Last Tango in Paris, Texas
by M. Christian
Whatever. It was the dive of dives, the black hole of Paris, Texas, frequented, as far as I knew, by alcoholic kangaroo rats and inebriated rattlers or at least the two-legged equivalents.
I do know that once a year, for two or three days, they hung a very tired rainbow flag in the doorway. I liked that a lot. I mean, as far as I know he wasn’t a fag (and don’t tell me a gal ran the place), but for a couple of days a year he looked up from the red dust, the flickering Budweiser sign, and looked us right in the eyes.

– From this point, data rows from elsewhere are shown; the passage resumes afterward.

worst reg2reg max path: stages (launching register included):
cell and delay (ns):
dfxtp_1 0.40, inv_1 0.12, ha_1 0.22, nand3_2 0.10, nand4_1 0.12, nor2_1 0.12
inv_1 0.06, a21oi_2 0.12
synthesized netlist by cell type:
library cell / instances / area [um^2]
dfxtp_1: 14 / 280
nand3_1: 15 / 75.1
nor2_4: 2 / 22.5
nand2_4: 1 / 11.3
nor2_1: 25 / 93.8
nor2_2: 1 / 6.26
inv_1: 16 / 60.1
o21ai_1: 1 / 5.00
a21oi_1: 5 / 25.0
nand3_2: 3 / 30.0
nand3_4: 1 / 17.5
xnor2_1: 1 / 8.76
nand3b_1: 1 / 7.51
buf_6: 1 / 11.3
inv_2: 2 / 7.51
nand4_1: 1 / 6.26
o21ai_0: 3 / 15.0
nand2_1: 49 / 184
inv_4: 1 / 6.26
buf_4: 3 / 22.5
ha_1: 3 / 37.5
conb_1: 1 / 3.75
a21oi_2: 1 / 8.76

It wasn’t really our place. We didn’t have that kind of relationship; we just hadn’t picked up those kinds of things—no song, no holiday, no place. It was just Shelly and me, the thin blond and the big butch. Just in case you haven’t figured it out yet, I’m the butch and she’s the blond. We didn’t have a certain place, but we’d been to the El Rio before, and that little queer oasis just seemed to me to be the right kind of place to end it.
It wasn’t like I didn’t care for her. God knows we’d been up and down the ride enough times together. It was just—well, it was just over. I had this girlfriend back in the seventies who used to get real stoned and then real perceptive. One of my favorite sayings of hers is that dykes just have so much juice in them, like gasoline. They run hot and fast and then, well, there’s just nothing left. We just run out of gas. Rattle, rattle, gasp, sputter —nothin’. Who wants to push a relationship along? Not me, that’s for sure.
I think Shelly knew this was it. I’m not great at hiding my feelings; good enough, though, because that one girl back in the seventies didn’t see the breakup coming. Not before she looked me straight in the eyes and said, “Ruthie, you always make the wrong decisions.”